EXERCISE DETAILS:
Whenever a line carries the word "pulses", pull it out of the entries.

(Dataset entries)
==> src/rtl/tamagotchi_pkg.sv <==
// Shared constants and types for the tamagotchi button front end.
// Latency: n/a (declarations only).
// Backpressure: n/a.
//
// Contents: button bit map, default timing constants for a 50 MHz clock,
// and the per-channel conditioner state enum.
package tamagotchi_pkg;

  // Button bit positions on btn_raw / btn_level / btn_press / btn_long.
  localparam int BTN_SALUD     = 0;
  localparam int BTN_ENERGIA   = 1;
  localparam int BTN_HAMBRE    = 2;
  localparam int BTN_DIVERSION = 3;
  localparam int BTN_RESET     = 4;
  localparam int BTN_TEST      = 5;
  localparam int NUM_BTN       = 6;

  // 10 ms debounce window and 5 s long-press threshold at 50 MHz.
  localparam int DEBOUNCE_10MS = 500_000;
  localparam int LONG_5S       = 250_000_000;

  typedef enum logic [2:0] {
    IDLE,
    ARMING,
    PRESSED,
    HELD,
    RELEASING
  } ch_state_e;

endpackage

==> src/rtl/btn_channel.sv <==
// One button channel: 2-FF synchroniser, debounce filter, press and long-press pulses.
// Latency: press pulse 2 + DEBOUNCE_CYCLES edges after a steady press; long pulse LONG_CYCLES after that.
// Backpressure: none; pulses are single-cycle and the consumer must sample every cycle.
//
// Ports:
//   clk_i   - system clock
//   rst_ni  - asynchronous active-low reset
//   raw_i   - unsynchronised button pin
//   level_o - debounced level, 1 = pressed
//   press_o - one-cycle pulse when level_o rises
//   long_o  - one-cycle pulse once the press has been held LONG_CYCLES
module btn_channel
  import tamagotchi_pkg::*;
#(
  parameter int DEBOUNCE_CYCLES = DEBOUNCE_10MS,
  parameter int LONG_CYCLES     = LONG_5S,
  parameter bit ACTIVE_LOW      = 1'b1
) (
  input  logic clk_i,
  input  logic rst_ni,
  input  logic raw_i,
  output logic level_o,
  output logic press_o,
  output logic long_o
);

  localparam int DCNT_W = $clog2(DEBOUNCE_CYCLES + 1);
  localparam int HCNT_W = $clog2(LONG_CYCLES + 1);

  localparam logic [DCNT_W-1:0] DCNT_LAST = DCNT_W'(DEBOUNCE_CYCLES - 1);
  localparam logic [HCNT_W-1:0] HCNT_LAST = HCNT_W'(LONG_CYCLES - 1);
  localparam logic [HCNT_W-1:0] HCNT_MAX  = HCNT_W'(LONG_CYCLES);

  logic              pressed_raw;
  logic [1:0]        sync_q;
  logic              s2;
  logic [DCNT_W-1:0] dcnt_q, dcnt_d;
  logic [HCNT_W-1:0] hcnt_q, hcnt_d;
  logic              level_q, level_d;
  logic              press_q, press_d;
  logic              long_q, long_d;
  logic              accept;
  logic              long_hit;
  ch_state_e         state_q;
  ch_state_e         ret_q;

  // Normalise polarity before synchronising so reset value 0 means "unpressed".
  assign pressed_raw = raw_i ^ ACTIVE_LOW;
  assign s2          = sync_q[1];

  always_ff @(posedge clk_i or negedge rst_ni) begin
    if (!rst_ni) begin
      sync_q <= 2'b00;
    end else begin
      sync_q <= {sync_q[0], pressed_raw};
    end
  end

  // accept: this edge completes a debounce window and flips the level.
  assign accept   = (s2 != level_q) && (dcnt_q == DCNT_LAST);
  // long_hit: this edge brings the hold counter to LONG_CYCLES.
  assign long_hit = level_q && (hcnt_q == HCNT_LAST);

  always_comb begin
    dcnt_d  = dcnt_q;
    level_d = level_q;
    if (s2 == level_q) begin
      dcnt_d = '0;
    end else if (dcnt_q == DCNT_LAST) begin
      dcnt_d  = '0;
      level_d = s2;
    end else begin
      dcnt_d = dcnt_q + 1'b1;
    end

    press_d = level_d & ~level_q;

    // Hold counter saturates at LONG_CYCLES so the long pulse cannot repeat.
    hcnt_d = hcnt_q;
    if (!level_q) begin
      hcnt_d = '0;
    end else if (hcnt_q != HCNT_MAX) begin
      hcnt_d = hcnt_q + 1'b1;
    end

    long_d = long_hit;
  end

  always_ff @(posedge clk_i or negedge rst_ni) begin
    if (!rst_ni) begin
      state_q <= IDLE;
      ret_q   <= PRESSED;
      dcnt_q  <= '0;
      hcnt_q  <= '0;
      level_q <= 1'b0;
      press_q <= 1'b0;
      long_q  <= 1'b0;
    end else begin
      dcnt_q  <= dcnt_d;
      hcnt_q  <= hcnt_d;
      level_q <= level_d;
      press_q <= press_d;
      long_q  <= long_d;

      case (state_q)
        IDLE: begin
          if (accept) begin
            state_q <= PRESSED;
          end else if (s2) begin
            state_q <= ARMING;
          end
        end
        ARMING: begin
          if (accept) begin
            state_q <= PRESSED;
          end else if (!s2) begin
            state_q <= IDLE;
          end
        end
        PRESSED, HELD: begin
          if (accept) begin
            state_q <= IDLE;
          end else if (!s2) begin
            state_q <= RELEASING;
            // Remember where to return if the release turns out to be a bounce.
            ret_q   <= (long_hit || state_q == HELD) ? HELD : PRESSED;
          end else if (long_hit) begin
            state_q <= HELD;
          end
        end
        RELEASING: begin
          if (accept) begin
            state_q <= IDLE;
          end else if (s2) begin
            state_q <= long_hit ? HELD : ret_q;
          end else if (long_hit) begin
            // Level is still 1 here, so the hold threshold can expire mid-release.
            ret_q <= HELD;
          end
        end
        default: state_q <= IDLE;
      endcase
    end
  end

  assign level_o = level_q;
  assign press_o = press_q;
  assign long_o  = long_q;

endmodule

ANSWER:
// One button channel: 2-FF synchroniser, debounce filter, press and long-press pulses.
// Backpressure: none; pulses are single-cycle and the consumer must sample every cycle.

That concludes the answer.